Malgré l'engouement pour les images de la modernité, les partisans d'une modernisation nuancée du centre ancien, parviennent à sensibiliser les autorités.

Il n'y aura pas de tabula rasa sur la ville ancienne. Cependant, le manque d'expérience, la rigidité des concepts, le rejet de l'héritage culturel ancien, sont peu propices à l'émergence de projets urbains imaginatifs et souples que la mutation de la ville exige.

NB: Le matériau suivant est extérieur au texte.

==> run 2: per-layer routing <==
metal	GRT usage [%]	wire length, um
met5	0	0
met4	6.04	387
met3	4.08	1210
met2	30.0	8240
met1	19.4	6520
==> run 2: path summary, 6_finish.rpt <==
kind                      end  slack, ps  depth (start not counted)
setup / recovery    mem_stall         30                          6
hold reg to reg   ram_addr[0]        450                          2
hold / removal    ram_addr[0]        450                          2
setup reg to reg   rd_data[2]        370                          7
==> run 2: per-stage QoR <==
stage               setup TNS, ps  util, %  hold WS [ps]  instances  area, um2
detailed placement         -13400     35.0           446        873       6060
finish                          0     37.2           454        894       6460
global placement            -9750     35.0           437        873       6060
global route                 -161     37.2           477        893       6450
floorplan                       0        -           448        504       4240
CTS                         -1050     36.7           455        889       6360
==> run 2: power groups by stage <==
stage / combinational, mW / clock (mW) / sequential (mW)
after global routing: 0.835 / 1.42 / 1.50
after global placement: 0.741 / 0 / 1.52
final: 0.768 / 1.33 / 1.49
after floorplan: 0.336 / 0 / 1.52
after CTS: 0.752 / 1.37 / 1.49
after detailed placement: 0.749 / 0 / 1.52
===== src/rtl/axi_lite_pkg.sv =====
// Shared AXI4-Lite types for the slave register bank: response codes and the
// state encodings of the independent write and read channel FSMs.
package axi_lite_pkg;

  typedef enum logic [1:0] {
    OKAY   = 2'b00,
    SLVERR = 2'b10
  } resp_t;

  typedef enum logic {
    WR_COLLECT = 1'b0,
    WR_RESP    = 1'b1
  } wr_state_t;

  typedef enum logic {
    RD_IDLE = 1'b0,
    RD_DATA = 1'b1
  } rd_state_t;

  localparam int unsigned STRB_W = 4;

  function automatic resp_t range_resp(input logic in_range);
    return in_range ? OKAY : SLVERR;
  endfunction

endpackage


===== src/rtl/axi4_lite_slave_regs_if.sv =====
// AXI4-Lite bus between a master and the register-bank slave.
// Handshake: a beat transfers on a rising ACLK edge where VALID and READY are
// both 1; VALID, once raised, holds its payload stable until that edge.
interface axi4_lite_slave_regs_if #(
  parameter int ADDRESS    = 32,
  parameter int DATA_WIDTH = 32
) ();

  logic [ADDRESS-1:0]      S_AWADDR;
  logic                    S_AWVALID;
  logic                    S_AWREADY;
  logic [DATA_WIDTH-1:0]   S_WDATA;
  logic [DATA_WIDTH/8-1:0] S_WSTRB;
  logic                    S_WVALID;
  logic                    S_WREADY;
  logic [1:0]              S_BRESP;
  logic                    S_BVALID;
  logic                    S_BREADY;
  logic [ADDRESS-1:0]      S_ARADDR;
  logic                    S_ARVALID;
  logic                    S_ARREADY;
  logic [DATA_WIDTH-1:0]   S_RDATA;
  logic [1:0]              S_RRESP;
  logic                    S_RVALID;
  logic                    S_RREADY;

  modport slave (
    input  S_AWADDR, S_AWVALID, S_WDATA, S_WSTRB, S_WVALID, S_BREADY,
    input  S_ARADDR, S_ARVALID, S_RREADY,
    output S_AWREADY, S_WREADY, S_BRESP, S_BVALID,
    output S_ARREADY, S_RDATA, S_RRESP, S_RVALID
  );

  modport master (
    output S_AWADDR, S_AWVALID, S_WDATA, S_WSTRB, S_WVALID, S_BREADY,
    output S_ARADDR, S_ARVALID, S_RREADY,
    input  S_AWREADY, S_WREADY, S_BRESP, S_BVALID,
    input  S_ARREADY, S_RDATA, S_RRESP, S_RVALID
  );

endinterface
## config.mk

```make
export PLATFORM = sky130hd
export DESIGN_NAME = mem_arbiter_flat
export DESIGN_NICKNAME = d
export VERILOG_FILES = /design/src/rtl/mem_arbiter_if.sv /design/src/rtl/mem_arbiter.sv /design/src/flat_wrapper.sv
export SDC_FILE = /design/constraint.sdc
export NUM_CORES = 1
export LEC_CHECK = 0
export ABC_AREA = 1
export CORE_AREA = 2 2 122 124
export CTS_BUF_LIST = sky130_fd_sc_hd__clkbuf_8
export DETAILED_ROUTE_END_ITERATION = 10
export DIE_AREA = 0 0 124 126
export PLACE_DENSITY = 0.63
export SETUP_SLACK_MARGIN = 0.02
export SYNTH_ARGS = -nofsm -noshare
export SYNTH_HDL_FRONTEND = slang
export SYNTH_SLANG_ARGS = --single-unit
```

## constraint.sdc

```tcl
create_clock -name clk -period 2.34 [get_ports clk]
set_clock_uncertainty 0.1 [all_clocks]
set_input_delay 0.351 -clock clk [delete_from_list [all_inputs] [get_ports clk]]
set_output_delay 0.351 -clock clk [all_outputs]
set_load 0.1 [all_outputs]
```

## src/rtl/mem_arbiter_if.sv

```systemverilog
// rtl/mem_arbiter_if.sv - requester and SRAM signal bundle for mem_arbiter
// slave is the arbiter's view; master is the pipeline/SRAM side driving requests and mem_do.
interface mem_arbiter_if;
  logic        if_req;
  logic [31:0] if_addr;
  logic        if_ready;
  logic [31:0] if_rdata;
  logic        dm_req;
  logic        dm_we;
  logic [31:0] dm_addr;
  logic [31:0] dm_wdata;
  logic [31:0] dm_bweb;
  logic        dm_ready;
  logic [31:0] dm_rdata;
  logic        mem_ceb;
  logic        mem_web;
  logic [13:0] mem_a;
  logic [31:0] mem_di;
  logic [31:0] mem_bweb;
  logic [31:0] mem_do;
  logic        stall;

  modport slave (
    input  if_req, if_addr, dm_req, dm_we, dm_addr, dm_wdata, dm_bweb, mem_do,
    output if_ready, if_rdata, dm_ready, dm_rdata,
    output mem_ceb, mem_web, mem_a, mem_di, mem_bweb, stall
  );

  modport master (
    output if_req, if_addr, dm_req, dm_we, dm_addr, dm_wdata, dm_bweb, mem_do,
    input  if_ready, if_rdata, dm_ready, dm_rdata,
    input  mem_ceb, mem_web, mem_a, mem_di, mem_bweb, stall
  );
endinterface

```

## src/rtl/mem_arbiter.sv

```systemverilog
// rtl/mem_arbiter.sv - two-port (fetch/data) arbiter onto a single-port SRAM
// Issues in IDLE, completes in BUSY; dm wins ties unless it has already won three in a row.
module mem_arbiter (
  input  logic             clk,
  input  logic             rst,
  mem_arbiter_if.slave     bus
);

  typedef enum logic {IDLE, BUSY} state_e;

  state_e      state_q;
  logic        owner_dm_q;
  logic        we_q;
  logic [1:0]  streak_q;
  logic [1:0]  streak_d;

  logic        any_req;
  logic        grant_dm;
  logic        issue;
  logic        store;
  logic        done;
  logic [31:0] sel_addr;

  assign any_req  = bus.if_req | bus.dm_req;
  assign grant_dm = bus.dm_req & (~bus.if_req | (streak_q != 2'd3));

  // streak counts consecutive dm wins that actually made the fetch side wait
  always_comb begin
    streak_d = 2'd0;
    if (grant_dm && bus.if_req)
      streak_d = (streak_q == 2'd3) ? 2'd3 : streak_q + 2'd1;
  end

  always_ff @(posedge clk or posedge rst) begin
    if (rst) begin
      state_q    <= IDLE;
      owner_dm_q <= 1'b0;
      we_q       <= 1'b0;
      streak_q   <= 2'd0;
    end else begin
      case (state_q)
        IDLE: begin
          if (any_req) begin
            state_q    <= BUSY;
            owner_dm_q <= grant_dm;
            we_q       <= grant_dm & bus.dm_we;
            streak_q   <= streak_d;
          end
        end
        BUSY: state_q <= IDLE;
        default: state_q <= IDLE;
      endcase
    end
  end

  // rst gates the combinational issue path so outputs hold reset values while it is high
  assign issue    = ~rst & (state_q == IDLE) & any_req;
  assign store    = issue & grant_dm & bus.dm_we;
  assign done     = ~rst & (state_q == BUSY);
  assign sel_addr = grant_dm ? bus.dm_addr : bus.if_addr;

  assign bus.mem_ceb  = ~issue;
  assign bus.mem_web  = ~store;
  assign bus.mem_a    = issue ? sel_addr[15:2] : 14'd0;
  assign bus.mem_di   = store ? bus.dm_wdata : 32'd0;
  assign bus.mem_bweb = store ? bus.dm_bweb : 32'hFFFF_FFFF;

  assign bus.if_ready = done & ~owner_dm_q;
  assign bus.dm_ready = done & owner_dm_q;
  assign bus.if_rdata = bus.if_ready ? bus.mem_do : 32'd0;
  assign bus.dm_rdata = (bus.dm_ready & ~we_q) ? bus.mem_do : 32'd0;

  assign bus.stall = (bus.if_req & ~bus.if_ready) | (bus.dm_req & ~bus.dm_ready);

  logic unused_addr_bits;
  assign unused_addr_bits = ^{bus.if_addr[31:16], bus.if_addr[1:0],
                              bus.dm_addr[31:16], bus.dm_addr[1:0]};

endmodule

```

## src/flat_wrapper.sv

```systemverilog
// flat-port wrapper written by rule: the top's interface ports become plain ports
module mem_arbiter_flat 
  (clk, rst, bus_if_req, bus_if_addr, bus_dm_req, bus_dm_we, bus_dm_addr, bus_dm_wdata, bus_dm_bweb, bus_mem_do, bus_if_ready, bus_if_rdata, bus_dm_ready, bus_dm_rdata, bus_mem_ceb, bus_mem_web, bus_mem_a, bus_mem_di, bus_mem_bweb, bus_stall);
  mem_arbiter_if bus_i ();
  input  logic clk;
  input  logic rst;
  input wire logic [$bits(bus_i.if_req)-1:0] bus_if_req;
  input wire logic [$bits(bus_i.if_addr)-1:0] bus_if_addr;
  input wire logic [$bits(bus_i.dm_req)-1:0] bus_dm_req;
  input wire logic [$bits(bus_i.dm_we)-1:0] bus_dm_we;
  input wire logic [$bits(bus_i.dm_addr)-1:0] bus_dm_addr;
  input wire logic [$bits(bus_i.dm_wdata)-1:0] bus_dm_wdata;
  input wire logic [$bits(bus_i.dm_bweb)-1:0] bus_dm_bweb;
  input wire logic [$bits(bus_i.mem_do)-1:0] bus_mem_do;
  output wire logic [$bits(bus_i.if_ready)-1:0] bus_if_ready;
  output wire logic [$bits(bus_i.if_rdata)-1:0] bus_if_rdata;
  output wire logic [$bits(bus_i.dm_ready)-1:0] bus_dm_ready;
  output wire logic [$bits(bus_i.dm_rdata)-1:0] bus_dm_rdata;
  output wire logic [$bits(bus_i.mem_ceb)-1:0] bus_mem_ceb;
  output wire logic [$bits(bus_i.mem_web)-1:0] bus_mem_web;
  output wire logic [$bits(bus_i.mem_a)-1:0] bus_mem_a;
  output wire logic [$bits(bus_i.mem_di)-1:0] bus_mem_di;
  output wire logic [$bits(bus_i.mem_bweb)-1:0] bus_mem_bweb;
  output wire logic [$bits(bus_i.stall)-1:0] bus_stall;
  assign bus_i.if_req = bus_if_req;
  assign bus_i.if_addr = bus_if_addr;
  assign bus_i.dm_req = bus_dm_req;
  assign bus_i.dm_we = bus_dm_we;
  assign bus_i.dm_addr = bus_dm_addr;
  assign bus_i.dm_wdata = bus_dm_wdata;
  assign bus_i.dm_bweb = bus_dm_bweb;
  assign bus_i.mem_do = bus_mem_do;
  assign bus_if_ready = bus_i.if_ready;
  assign bus_if_rdata = bus_i.if_rdata;
  assign bus_dm_ready = bus_i.dm_ready;
  assign bus_dm_rdata = bus_i.dm_rdata;
  assign bus_mem_ceb = bus_i.mem_ceb;
  assign bus_mem_web = bus_i.mem_web;
  assign bus_mem_a = bus_i.mem_a;
  assign bus_mem_di = bus_i.mem_di;
  assign bus_mem_bweb = bus_i.mem_bweb;
  assign bus_stall = bus_i.stall;
  mem_arbiter u_core (.clk(clk), .rst(rst), .bus(bus_i));
endmodule
```

; ---- Word level (Yosys, flattened, before mapping)
; Cells that the tools add are included.
[word_totals]
register_bits = 5
latchBits = 0
ramBits = 0
rom_bits = 0
inputBits = 165
output_inout_bits = 147
mem_count = 0
[classes]
add_sub_neg = 1
mul = 0
div = 0
magnitude_cmp = 0
eq_ne = 2
n_shift = 0
n_mux = 10
bitwise = 24
n_reduce_logical = 2
[ops]
columns = operator, n
row1 = $mux 32, 4
row2 = $mux 16, 1
row3 = $mux 14, 1
row4 = $and 1x1->1, 12
row5 = $not 1->1, 9
row6 = $mux 2, 2
row7 = $or 1x1->1, 3
row8 = $add 2x1->2 const B, 1
row9 = $eq 2x2->1 const B, 1
row10 = $ne 2x2->1 const B, 1
row11 = $pmux 1 s2, 1
row12 = $reduce_and 2->1, 1
row13 = $logic_and 1x1->1, 1
row14 = $mux 1, 1

; ---- Longest topological paths before layout
[depth]
depth_word = 6
ltp_mapped = 8
depth_no_buf = 7

; ---- Least setup slack after synthesis
; Ideal clock, no wire load.
[synth_timing]
path_type = register -> output
start = register u_core.owner_dm_q
end = output bus_if_rdata[10]
arrival_time_ns = 3.338
t_required_ns = 1.889
path_slack_ns = -1.449
stages_incl_launch_ff = 5
path_buffers = 1
path_cell_list = dfrtp_1 nor3_2 inv_2 clkbuf_1 nor2_1
[synth_between]
elab_chain_cells = 3
[synth_rtl]
columns = element, line_no
row1 = start: declaration, mem_arbiter.sv:12  ; logic owner_dm_q;
row2 = start signal: assignment, mem_arbiter.sv:45  ; owner_dm_q <= grant_dm;
row3 = $not 1->1, mem_arbiter.sv:68  ; assign bus.if_ready = done & ~owner_dm_q;
row4 = $and 1x1->1, mem_arbiter.sv:68
row5 = named net bus_if_ready, flat_wrapper.sv:15  ; output wire logic [$bits(bus_i.if_ready)-1:0] bus_if_ready;
row6 = $mux 32, mem_arbiter.sv:70  ; assign bus.if_rdata = bus.if_ready ? bus.mem_do : 32'd0;
row7 = end: declaration, flat_wrapper.sv:16  ; output wire logic [$bits(bus_i.if_rdata)-1:0] bus_if_rdata;
; The timed path passes the listed nets, and every way through them passes these cells.

; ---- Worst setup path in the final report
[layout_timing]
start = input bus_dm_req
end = output bus_mem_di[15]
[layout_between]
elab_chain_cells = 5
[layout_rtl]
columns = element, line_no
row1 = start: declaration, flat_wrapper.sv:9  ; input wire logic [$bits(bus_i.dm_req)-1:0] bus_dm_req;
row2 = $or 1x1->1, mem_arbiter.sv:24  ; assign any_req = bus.if_req | bus.dm_req;
row3 = $and 1x1->1, mem_arbiter.sv:57  ; assign issue = ~rst & (state_q == IDLE) & any_req;
row4 = $and 1x1->1 * (2 in a row), mem_arbiter.sv:58  ; assign store = issue & grant_dm & bus.dm_we;
row5 = $mux 32 *, mem_arbiter.sv:65  ; assign bus.mem_di = store ? bus.dm_wdata : 32'd0;
row6 = end: declaration, flat_wrapper.sv:22  ; output wire logic [$bits(bus_i.mem_di)-1:0] bus_mem_di;
; Mark *: on every way between the ends. The rest lies on a longest branch, timed or not.

==> flow_results.xml <==
<?xml version="1.0" encoding="UTF-8"?>
<metrics>
  <group name="power_and_ir_drop">
    <metric name="power.switching_fraction" unit="%">55.78</metric>
    <metric name="power_report.internal_total" unit="uW">891.4</metric>
    <metric name="power.switching" unit="uW">1124</metric>
    <metric name="total_power_density_per_cell_area" unit="mW/mm^2">293.3</metric>
    <metric name="p_comb_share" unit="%">86.6</metric>
    <metric name="clock_power_share" unit="%">7.7</metric>
    <metric name="power.static_leakage" unit="uW">0.002888</metric>
    <metric name="max-vdd-ir-drop" unit="V">0.00008894</metric>
    <metric name="sequentialPowerShare" unit="%">5.7</metric>
  </group>
  <group name="timing">
    <metric name="maximum_clock_frequency" unit="GHz">0.4688</metric>
    <metric name="max-slew-margin-rel" unit="%">82.01</metric>
    <metric name="final-setup-viol-count" unit="">0</metric>
    <metric name="post-route-period-util" unit="%">91.15</metric>
    <metric name="rsz_0062_raised_after_global_routing" unit="">no</metric>
    <metric name="slew_viol_final" unit="">0</metric>
    <metric name="finalHoldViolCount" unit="">0</metric>
    <metric name="timing.setup.tns" unit="ps">0</metric>
    <metric name="tightestPinTransition" unit="ps">269.9</metric>
    <metric name="fin_crit_period" unit="ps">2133</metric>
  </group>
  <group name="route">
    <metric name="via_count" unit="">2936</metric>
    <metric name="wirelength" unit="mm">10.16</metric>
    <metric name="drt_drc_violations_left" unit="">0</metric>
    <metric name="drt-initial-drc-count" unit="">33</metric>
    <metric name="routed_wire_length_per_instance" unit="um">13.13</metric>
    <metric name="post_drt_via_cell_ratio" unit="">3.793</metric>
    <metric name="detailedRoute.firstPassIterationCount" unit="">5</metric>
    <metric name="ant_nets" unit="">0</metric>
  </group>
  <group name="clock_network">
    <metric name="cts.hold.buffers_added" unit="">0</metric>
    <metric name="cts.htree.levels" unit="">1</metric>
    <metric name="clk_transition_reported_paths" unit="ps">30</metric>
    <metric name="cts_buffers" unit="">3</metric>
    <metric name="cts_tree" unit="">yes</metric>
    <metric name="cts.root.buffer_cell" unit="">sky130_fd_sc_hd__clkbuf_8</metric>
    <metric name="cts.sink_count" unit="">5</metric>
    <metric name="clock_insertion_delay_at_the_later_pin_of_the_skew_report" unit="ps">220</metric>
    <metric name="ctsLongestPathBuffers" unit="">2</metric>
  </group>
  <group name="floorplanning">
    <metric name="boundaryPins" unit="">312</metric>
    <metric name="core" unit="sq mm">0.01431</metric>
    <metric name="std_cell_rows" unit="">44</metric>
    <metric name="die_width" unit="um">124</metric>
    <metric name="die-height" unit="um">126</metric>
    <metric name="initial_utilization" unit="%">12.44</metric>
    <metric name="dieArea" unit="sq mm">0.01562</metric>
  </group>
  <group name="setup_path">
    <metric name="worst-path-buf-inv" unit="">4</metric>
    <metric name="worstReg2RegStart" unit="">u_core.streak_q[0]$_DFFE_PP0P_</metric>
    <metric name="worst-path-max-fanout" unit="">13</metric>
    <metric name="cp_data_arrival_time" unit="ps">1680</metric>
    <metric name="startpoint_of_the_most_critical_setup_path" unit="">bus_dm_req</metric>
    <metric name="worst_path_most_repeated_cell" unit="">sky130_fd_sc_hd__nand2_4</metric>
    <metric name="worst_ep_required_time" unit="ps">1890</metric>
    <metric name="path_cells" unit="">dlygate4sd2_1 &gt; inv_2 &gt; nand2_4 &gt; nand2_4 &gt; nor2_8 &gt; nand2_4 &gt; buf_12 &gt; nor2_4 &gt; buf_12</metric>
    <metric name="endpoint_type_of_the_worst_setup_path" unit="">output pin</metric>
    <metric name="cell_with_the_biggest_individual_delay_on_the_critical_path" unit="">sky130_fd_sc_hd__dlygate4sd2_1</metric>
    <metric name="critPathMaxStageDelay" unit="ps">340</metric>
    <metric name="critPathTopFamily" unit="">buffers and inverters</metric>
    <metric name="criticalPathCategory" unit="">input port to output pin</metric>
    <metric name="crit_path_start_kind" unit="">input port</metric>
  </group>
  <group name="synth">
    <metric name="ys_ff_latch" unit="">5</metric>
    <metric name="synth_cell_type_count" unit="">21</metric>
    <metric name="synth.yosys.warnings" unit="">0</metric>
    <metric name="synth.cell_area" unit="sq mm">0.001780</metric>
    <metric name="post_synth_mux_area_share" unit="%">0</metric>
    <metric name="synthTopCellsByArea" unit="">sky130_fd_sc_hd__nor2_1 20%, sky130_fd_sc_hd__nand3b_1 19%, sky130_fd_sc_hd__nor2_4 18%</metric>
    <metric name="synth_top_area_share" unit="%">20.24</metric>
    <metric name="synth_xor_area_share" unit="%">0</metric>
    <metric name="combinational_family_with_the_most_area_after_synthesis" unit="">simple AND/OR/NAND/NOR gates</metric>
    <metric name="net_count_after_synthesis" unit="">476</metric>
    <metric name="synth_top_area_cell" unit="">sky130_fd_sc_hd__nor2_1</metric>
    <metric name="synth-adder-area-share" unit="%">0</metric>
    <metric name="fraction_of_the_mapped_netlist_area_in_compound_gates" unit="%">0.9136</metric>
    <metric name="yosysSeqAreaShare" unit="%">7.027</metric>
    <metric name="syn_inst" unit="">311</metric>
    <metric name="synth_area_per_cell" unit="sq um">5.725</metric>
    <metric name="synth-simple-area-share" unit="%">69.01</metric>
  </group>
  <group name="global_routing">
    <metric name="grt_pass1_wl" unit="mm">15.48</metric>
    <metric name="antenna_found_initial" unit="">0</metric>
    <metric name="globalRouteOverflowTotal" unit="">0</metric>
    <metric name="maximum_number_of_pins_on_one_net_before_global_route_repair" unit="">34</metric>
    <metric name="number_of_global_route_vias_before_repair" unit="">3134</metric>
    <metric name="groute.usage.overall" unit="%">12.47</metric>
  </group>
  <group name="finish">
    <metric name="layout.core_utilization" unit="%">48.02</metric>
    <metric name="flow.area_growth_from_synthesis" unit="%">286.0</metric>
    <metric name="layout-drive-gt1-share" unit="%">50.17</metric>
    <metric name="finalNetCount" unit="">756</metric>
    <metric name="antenna-diode-count" unit="">0</metric>
  </group>
  <group name="min_path">
    <metric name="hold_path_class" unit="">input port to asynchronous set/reset pin</metric>
  </group>
  <group name="placement">
    <metric name="place.detailed.hpwl" unit="mm">9.194</metric>
    <metric name="portBuffers" unit="">275</metric>
    <metric name="place.gp.congestion" unit="">0.8101</metric>
  </group>
  <group name="run">
    <metric name="drv_cap" unit="">0</metric>
  </group>
  <group name="outcome">
    <metric name="run_status" unit="">complete, no violations</metric>
  </group>
</metrics>
## Yosys cell counts, drive strengths merged
library cell,count
nand4,1
nand3b,46
buf,13
dfrtp,5
o21ai,2
nor2,126
nand2,25
clkbuf,9
inv,76
nand3,5
or2,1
nor3,1
o22ai,1
## worst register-to-register path, cell delays in order (launching register included)
cell                      delay [ps]
sky130_fd_sc_hd__dfrtp_1         380
sky130_fd_sc_hd__nand3_2         120
sky130_fd_sc_hd__buf_4           220
sky130_fd_sc_hd__nand3_1          80
sky130_fd_sc_hd__nand2_1          50
sky130_fd_sc_hd__nand2_1          50
sky130_fd_sc_hd__inv_1            40
## cell type report
cell class                 count  area, sq um
fill                        1286         7441
timing repair buffer         297         4502
multi-input combinational    208         1685
inverter                      76        285.3
tap                          184        230.2
sequential                     5        125.1
clock buffer                   3        41.29
clock inverter                 1        3.754
## per-layer routing
layer | up-vias | part of all wire [%] | GRT usage (%)
li1 | 1456 | - | -
met1 | 1302 | 30 | 11.61
met2 | 170 | 56 | 25.18
met3 | 8 | 12 | 4.438
met4 | 0 | 1.1 | 2.776
met5 | - | 0 | 0
## through the flow
stage | hold WS [ps] | setup WS [ps] | cells | instance area (sq um) | power, uW
5_1_grt | 212.0 | 98.49 | 774 | 6873 | 2105
6_report | 193.9 | 207.1 | 774 | 6873 | 2016
2_1_floorplan | 6.433 | -428.9 | 311 | 2271 | 1143
4_1_cts | 188.8 | 12.65 | 774 | 6870 | 2040
3_3_place_gp | 369.1 | -83.48 | 770 | 6818 | 1858
3_5_place_dp | 398.7 | -92.03 | 770 | 6818 | 1875
## cells in the final DEF (no fill, tap or decap)
master	instances
sky130_fd_sc_hd__buf_12	156
sky130_fd_sc_hd__buf_4	13
sky130_fd_sc_hd__clkbuf_8	3
sky130_fd_sc_hd__clkdlybuf4s50_1	125
sky130_fd_sc_hd__dfrtp_1	5
sky130_fd_sc_hd__dlygate4sd2_1	2
sky130_fd_sc_hd__dlymetal6s2s_1	1
sky130_fd_sc_hd__inv_1	72
sky130_fd_sc_hd__inv_2	5
sky130_fd_sc_hd__nand2_1	21
sky130_fd_sc_hd__nand2_4	4
sky130_fd_sc_hd__nand3_1	4
sky130_fd_sc_hd__nand3_2	1
sky130_fd_sc_hd__nand3b_1	46
sky130_fd_sc_hd__nand4_1	1
sky130_fd_sc_hd__nor2_1	15
sky130_fd_sc_hd__nor2_2	36
sky130_fd_sc_hd__nor2_4	74
sky130_fd_sc_hd__nor2_8	1
sky130_fd_sc_hd__nor3_4	1
sky130_fd_sc_hd__o21ai_0	2
sky130_fd_sc_hd__o22ai_2	1
sky130_fd_sc_hd__or2_2	1
## final timing paths
path                                             endpoint  slack, ps  cells past startpoint
min in group clk                  u_core.we_q$_DFFE_PP0P_        410                      2
max                                        bus_mem_di[15]        210                      9
min reg2reg                       u_core.we_q$_DFFE_PP0P_        410                      2
max in group asynchronous         u_core.we_q$_DFFE_PP0P_       1840                      3
min                         u_core.owner_dm_q$_DFFE_PP0P_        190                      3
max reg2reg                u_core.streak_q[1]$_DFFE_PP0P_       1200                      6
## flip-flops by register name, summed over array words and instances (netlist names)
register and cells:
u_core.owner_dm_q 1, u_core.streak_q 2, u_core.state_q 1, u_core.we_q 1
## kinds of logic (layout without fill, tap and decap cells)
family | Yosys count | after routing
simple gates | 205 | 205
buf+inv | 98 | 377
flops | 5 | 5
compound gates | 3 | 3
## power groups by stage
stage	clock (uW)	combinational [uW]	sequential [uW]
after floorplan	0	1030	113
after global placement	0	1740	114
after detailed placement	0	1760	116
after CTS	163	1760	115
after global routing	172	1820	116
final	155	1750	115
## timing repair
| item | CTS | global route |
|---|---|---|
| cloned | 0 | 0 |
| setup buffers | 0 | 0 |
| endpoints found under the hold margin | 0 | 0 |
| endpoints found under the setup margin | 106 | 72 |
| resized for setup | 4 | 1 |
Note: power is estimated with default switching activity, not from simulation.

Pour empêcher l'irrémédiable, plusieurs mesures de protection sont bientôt appliquées inspirées par l'architecte Zhang Zugang qui proposera au début des années 2000 trois zones de protection :

- Zone 1, les sites historiques (Cité impériale, Temple du ciel, monuments historiques ainsi que le quartier de Shishahai) seront préservés, l'habitat ancien réhabilité, les nouvelles construction limitées à 9 m et le coefficient d'occupation du sol maintenu entre 0,5 et 0,6.

- Zone 2, dans la ville intérieure, certains quartiers conservent "l'aspect traditionnel" tandis que d'autres sont rénovés, la hauteur des constructions étant limitée à 18 m.

- Zone 3, les quartiers de troisième zone pourront être modernisés à l'exception des monuments classés et de leur environnement immédiat. La hauteur des constructions serait limitée à 15 étages.

À l'extérieur de la vieille ville, la hauteur n'est pas réglementée. L'idée de déplacer le siège du gouvernement, la "Nouvelle Cité interdite", et de rendre au public les Lacs du sud et du milieu, est sans doute la plus spectaculaire des mesures proposées.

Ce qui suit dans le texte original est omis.